Joy is a 2024 British biographical drama film starring Bill Nighy, Thomasin McKenzie and James Norton. Directed by Ben Taylor from a screenplay by Jack Thorne, it is the true story of the world's first in vitro fertilisation baby Louise Brown. It was produced by Wildgaze and Pathé for Netflix. Based on real events in the 1960s and 1970s, nurse and embryologist Jean Purdy, visionary scientist Dr Robert Edwards and innovative surgeon Patrick Steptoe work to develop the first 'test tube baby'. The film was released on Netflix worldwide on 22 November 2024.

==Plot==

In 1968, Nurse Jean Purdy gets hired at the University of Cambridge for a lab manager post, by scientist Dr Robert Edwards. Together, they recruit innovative obstetrician and surgeon Patrick Steptoe to join them in reproduction research, in an effort to combat infertility in women. Robert hopes to create a procedure which develops into in vitro fertilisation. Patrick reminds them that the government, church and everyone will oppose them.

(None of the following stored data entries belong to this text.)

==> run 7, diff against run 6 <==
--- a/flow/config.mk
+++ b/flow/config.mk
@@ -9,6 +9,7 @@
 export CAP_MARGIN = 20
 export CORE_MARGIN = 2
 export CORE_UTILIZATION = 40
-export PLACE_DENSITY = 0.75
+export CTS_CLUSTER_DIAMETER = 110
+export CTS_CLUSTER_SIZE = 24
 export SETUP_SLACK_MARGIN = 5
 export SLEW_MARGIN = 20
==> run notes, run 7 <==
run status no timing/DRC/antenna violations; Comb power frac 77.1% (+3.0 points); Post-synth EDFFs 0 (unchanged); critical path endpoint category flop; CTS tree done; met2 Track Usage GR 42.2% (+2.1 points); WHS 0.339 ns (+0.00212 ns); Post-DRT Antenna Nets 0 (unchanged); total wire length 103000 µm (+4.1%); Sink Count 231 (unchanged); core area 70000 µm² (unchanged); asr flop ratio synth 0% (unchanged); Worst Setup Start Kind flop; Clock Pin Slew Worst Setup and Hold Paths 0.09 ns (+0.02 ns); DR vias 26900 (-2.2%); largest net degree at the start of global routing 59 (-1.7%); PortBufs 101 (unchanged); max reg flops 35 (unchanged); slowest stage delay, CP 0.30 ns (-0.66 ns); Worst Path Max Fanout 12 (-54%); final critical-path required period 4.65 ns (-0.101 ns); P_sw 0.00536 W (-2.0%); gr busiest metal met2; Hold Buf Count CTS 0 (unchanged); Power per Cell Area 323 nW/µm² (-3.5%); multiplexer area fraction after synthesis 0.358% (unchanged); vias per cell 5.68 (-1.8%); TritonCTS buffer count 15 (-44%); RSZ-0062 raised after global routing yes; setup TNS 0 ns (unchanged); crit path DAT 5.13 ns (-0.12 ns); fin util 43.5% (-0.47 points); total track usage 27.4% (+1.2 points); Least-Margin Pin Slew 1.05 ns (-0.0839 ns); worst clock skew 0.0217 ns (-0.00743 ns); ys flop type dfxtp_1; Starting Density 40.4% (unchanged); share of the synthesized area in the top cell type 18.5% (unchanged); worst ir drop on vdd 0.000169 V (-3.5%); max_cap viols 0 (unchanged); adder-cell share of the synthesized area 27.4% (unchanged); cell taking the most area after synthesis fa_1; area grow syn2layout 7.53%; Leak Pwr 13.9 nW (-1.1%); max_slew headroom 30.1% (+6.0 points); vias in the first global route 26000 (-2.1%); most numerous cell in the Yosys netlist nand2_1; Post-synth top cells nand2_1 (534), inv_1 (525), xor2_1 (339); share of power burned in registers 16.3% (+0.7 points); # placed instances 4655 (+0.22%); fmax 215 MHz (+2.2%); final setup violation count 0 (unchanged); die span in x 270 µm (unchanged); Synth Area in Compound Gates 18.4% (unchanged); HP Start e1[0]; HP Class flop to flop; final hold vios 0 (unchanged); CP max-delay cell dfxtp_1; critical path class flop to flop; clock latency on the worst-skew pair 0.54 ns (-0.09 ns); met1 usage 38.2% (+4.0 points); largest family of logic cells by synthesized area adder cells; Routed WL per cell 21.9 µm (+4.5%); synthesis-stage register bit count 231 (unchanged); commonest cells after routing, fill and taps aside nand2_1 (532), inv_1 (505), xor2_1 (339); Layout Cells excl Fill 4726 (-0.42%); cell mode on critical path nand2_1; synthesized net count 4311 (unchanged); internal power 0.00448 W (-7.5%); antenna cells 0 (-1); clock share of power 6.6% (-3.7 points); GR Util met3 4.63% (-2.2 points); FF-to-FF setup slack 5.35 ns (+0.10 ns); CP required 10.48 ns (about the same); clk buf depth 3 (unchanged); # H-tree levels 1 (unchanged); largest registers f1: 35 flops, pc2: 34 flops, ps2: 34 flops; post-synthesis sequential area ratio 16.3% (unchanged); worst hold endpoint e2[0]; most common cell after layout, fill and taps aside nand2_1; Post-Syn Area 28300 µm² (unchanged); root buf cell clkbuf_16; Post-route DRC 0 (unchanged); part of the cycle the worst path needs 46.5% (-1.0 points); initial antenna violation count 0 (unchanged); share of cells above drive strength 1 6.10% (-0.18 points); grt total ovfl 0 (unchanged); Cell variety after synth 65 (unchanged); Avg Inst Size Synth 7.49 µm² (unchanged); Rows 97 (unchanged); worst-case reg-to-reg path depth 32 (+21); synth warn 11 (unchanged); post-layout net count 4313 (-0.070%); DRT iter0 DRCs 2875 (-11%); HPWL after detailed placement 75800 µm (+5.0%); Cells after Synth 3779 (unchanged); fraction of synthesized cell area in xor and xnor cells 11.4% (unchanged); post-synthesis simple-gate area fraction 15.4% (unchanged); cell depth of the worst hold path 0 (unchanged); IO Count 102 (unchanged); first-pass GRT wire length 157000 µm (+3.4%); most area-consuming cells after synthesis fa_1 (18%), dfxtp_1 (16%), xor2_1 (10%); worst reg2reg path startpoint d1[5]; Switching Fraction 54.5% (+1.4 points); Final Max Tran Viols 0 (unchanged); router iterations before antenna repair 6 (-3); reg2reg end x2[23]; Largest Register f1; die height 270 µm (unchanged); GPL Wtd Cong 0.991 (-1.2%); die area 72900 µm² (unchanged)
What follows belongs to an exercise in optimizing a design on an open flow for small area, a short achievable clock period and few clock cycles per item; a production flow would make more cautious choices.
Function was checked by simulation only, so behaviour that the tests miss may differ from the original.
Power and IR drop assume default switching activity.

## signed_integer_alu
module signed_integer_alu (
    input  wire         i_clk,
    input  wire         i_rst_n,
    input  wire         s_axis_tvalid,
    output logic        s_axis_tready,
    input  wire  [63:0] s_axis_tdata,    
    input  wire  [1:0]  s_axis_tuser,    
    output logic        m_axis_tvalid,
    input  wire         m_axis_tready,
    output logic [31:0] m_axis_tdata,    
    output logic [0:0]  m_axis_tuser     
);
Settings: LEC_CHECK=0, CAP_MARGIN=20, CORE_MARGIN=2, CORE_UTILIZATION=40, SLEW_MARGIN=20; clock period 14.0 ns.
standard.sh (not shown) runs the stock make flow with config.mk's settings and CLKGATE_MAP_FILE= SYNTH_SCRIPT=/design/flow/synth_recipe.tcl, a recipe that flattens the netlist after the stock synthesis.
==> flow/flow/run.sh <==
#!/bin/bash
# The standard layout (standard synthesis unchanged), with one change: the
# setup repair in CTS and global routing aims at 9 ns of slack instead of 0, so
# that the critical paths get sized and buffered for a shorter cycle. The SDC,
# the clock period and every other setting are the standard flow's.
set -euo pipefail
bash standard.sh synth > synth.log 2>&1
bash standard.sh SETUP_SLACK_MARGIN=9 finish > layout.log 2>&1
Testbench counts at the start, summed over its fixed seeds: cycles 16,283, items 6,000.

Jean and her mother are shown to be regular churchgoers. They have a close relationship with their vicar Reverend Paulson, actively volunteering to help.

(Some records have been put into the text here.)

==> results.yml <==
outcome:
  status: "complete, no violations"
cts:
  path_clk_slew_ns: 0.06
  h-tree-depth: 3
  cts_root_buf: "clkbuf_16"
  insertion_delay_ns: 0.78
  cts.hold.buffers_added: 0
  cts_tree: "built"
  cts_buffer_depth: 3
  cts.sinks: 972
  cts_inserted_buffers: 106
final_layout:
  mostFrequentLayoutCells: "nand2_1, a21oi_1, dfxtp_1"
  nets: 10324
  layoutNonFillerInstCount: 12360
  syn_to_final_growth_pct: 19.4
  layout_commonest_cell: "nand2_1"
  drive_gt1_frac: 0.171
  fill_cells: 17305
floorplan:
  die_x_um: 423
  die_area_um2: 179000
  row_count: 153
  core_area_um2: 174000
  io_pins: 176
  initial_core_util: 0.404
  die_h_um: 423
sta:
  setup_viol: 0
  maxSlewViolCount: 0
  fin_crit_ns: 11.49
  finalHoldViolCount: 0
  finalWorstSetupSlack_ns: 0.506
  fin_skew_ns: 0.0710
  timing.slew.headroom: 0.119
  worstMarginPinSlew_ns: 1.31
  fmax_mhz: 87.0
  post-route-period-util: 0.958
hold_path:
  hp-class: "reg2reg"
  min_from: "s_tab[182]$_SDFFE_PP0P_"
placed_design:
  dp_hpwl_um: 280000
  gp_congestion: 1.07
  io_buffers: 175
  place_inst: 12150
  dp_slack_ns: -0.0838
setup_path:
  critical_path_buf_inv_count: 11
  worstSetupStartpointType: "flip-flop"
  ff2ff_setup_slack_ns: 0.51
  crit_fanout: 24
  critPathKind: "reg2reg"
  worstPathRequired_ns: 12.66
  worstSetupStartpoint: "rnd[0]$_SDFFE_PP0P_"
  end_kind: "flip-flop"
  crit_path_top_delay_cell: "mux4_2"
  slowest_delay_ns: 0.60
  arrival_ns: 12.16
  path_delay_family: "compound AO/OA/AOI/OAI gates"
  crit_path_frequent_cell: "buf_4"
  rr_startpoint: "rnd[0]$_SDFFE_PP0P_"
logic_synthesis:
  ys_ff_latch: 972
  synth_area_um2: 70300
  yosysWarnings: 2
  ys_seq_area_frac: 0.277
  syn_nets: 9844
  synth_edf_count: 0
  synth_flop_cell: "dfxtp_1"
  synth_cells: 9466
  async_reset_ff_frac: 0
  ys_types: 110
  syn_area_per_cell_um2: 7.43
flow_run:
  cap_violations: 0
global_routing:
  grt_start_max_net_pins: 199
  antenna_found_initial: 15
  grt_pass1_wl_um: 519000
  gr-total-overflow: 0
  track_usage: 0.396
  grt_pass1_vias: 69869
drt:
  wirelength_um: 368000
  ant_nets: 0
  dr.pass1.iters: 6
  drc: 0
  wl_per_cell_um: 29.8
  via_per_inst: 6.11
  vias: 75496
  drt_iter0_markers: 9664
Source: an optimization exercise on an open RTL-to-GDS flow (aim: small area, a short achievable clock period and few clock cycles per item). Production flows keep margins and buffers that such runs may drop. At most, simulation tests tie the RTL to the original design; equivalence was not proved.

== the baseline ==
==> flow/design.v <==
package sme_pkg;
    localparam int STR_DEPTH = 32;
    localparam int PAT_DEPTH = 8;
    typedef logic [7:0] char_t;
    typedef logic [4:0] str_idx_t;
    typedef logic [5:0] str_len_t;
    typedef logic [3:0] pat_len_t;
    localparam char_t HEAD_ANCHOR = 8'h5e;
    localparam char_t TAIL_ANCHOR = 8'h24;
    localparam char_t WILDCARD    = 8'h2e;
    localparam char_t SEPARATOR   = 8'h5f;
endpackage
module sme_char_store #(
    parameter int DEPTH = sme_pkg::STR_DEPTH
) (
    input  logic                           clk,
    input  logic [DEPTH-1:0]               wen,
    input  sme_pkg::char_t                 wdata,
    output sme_pkg::char_t [DEPTH-1:0]     contents
);
    always_ff @(posedge clk)
    begin
        for (int i = 0; i < DEPTH; i++)
        begin
            if (wen[i])
            begin
                contents[i] <= wdata;
            end
        end
    end
endmodule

As the team have little funding, Jean and Robert must commute to Oldham four hours daily. He explains how they have been working with small rodents with some success. They fertilise their first human ovulo the next year. As they progress, The Daily Mirror is soon calling Robert "Dr. Frankenstein".

Word spreads, and soon Jean's mother confronts her, insisting that the research they are doing is playing God. Reverend Paulson soon asks her not to attend his services. Her mum then proceeds to tell her to not visit her if she continues her work.

Jean spends a time moody, upset by being shut out by her community and her mum. Matron Muriel calls her out for her cool treatment of the women participating in their study. Being a Christian, Jean disapproves of Patrick performing abortions. The matron points out their goal is to give women a choice, a safe one.

Opponents to their research claim a greater risk of abnormalities, and also fear future creation of humans artificially as mad scientists. Each of the researchers feels strain on their personal relationships. When the participants point out her impersonal treatment of them, Jean begins to interact more personally.

After successfully fertilising an egg, they approach The Medical Research Council in early 1971 for funding. They do their best to convince them of the importance of their work, but their petition is ultimately rejected. On the train ride they all express frustration, but Jean insists they must plow on.

As Jean gets to know the participants personally and by name they open up. Eventually Patrick asks her about her personal investment in the research, and she reveals she suffers from severe endometriosis. He offers to examine her for a second opinion but she declines. Later, after dancing with lab assistant Arun he proposes after mentioning having kids, but Jean says she cannot.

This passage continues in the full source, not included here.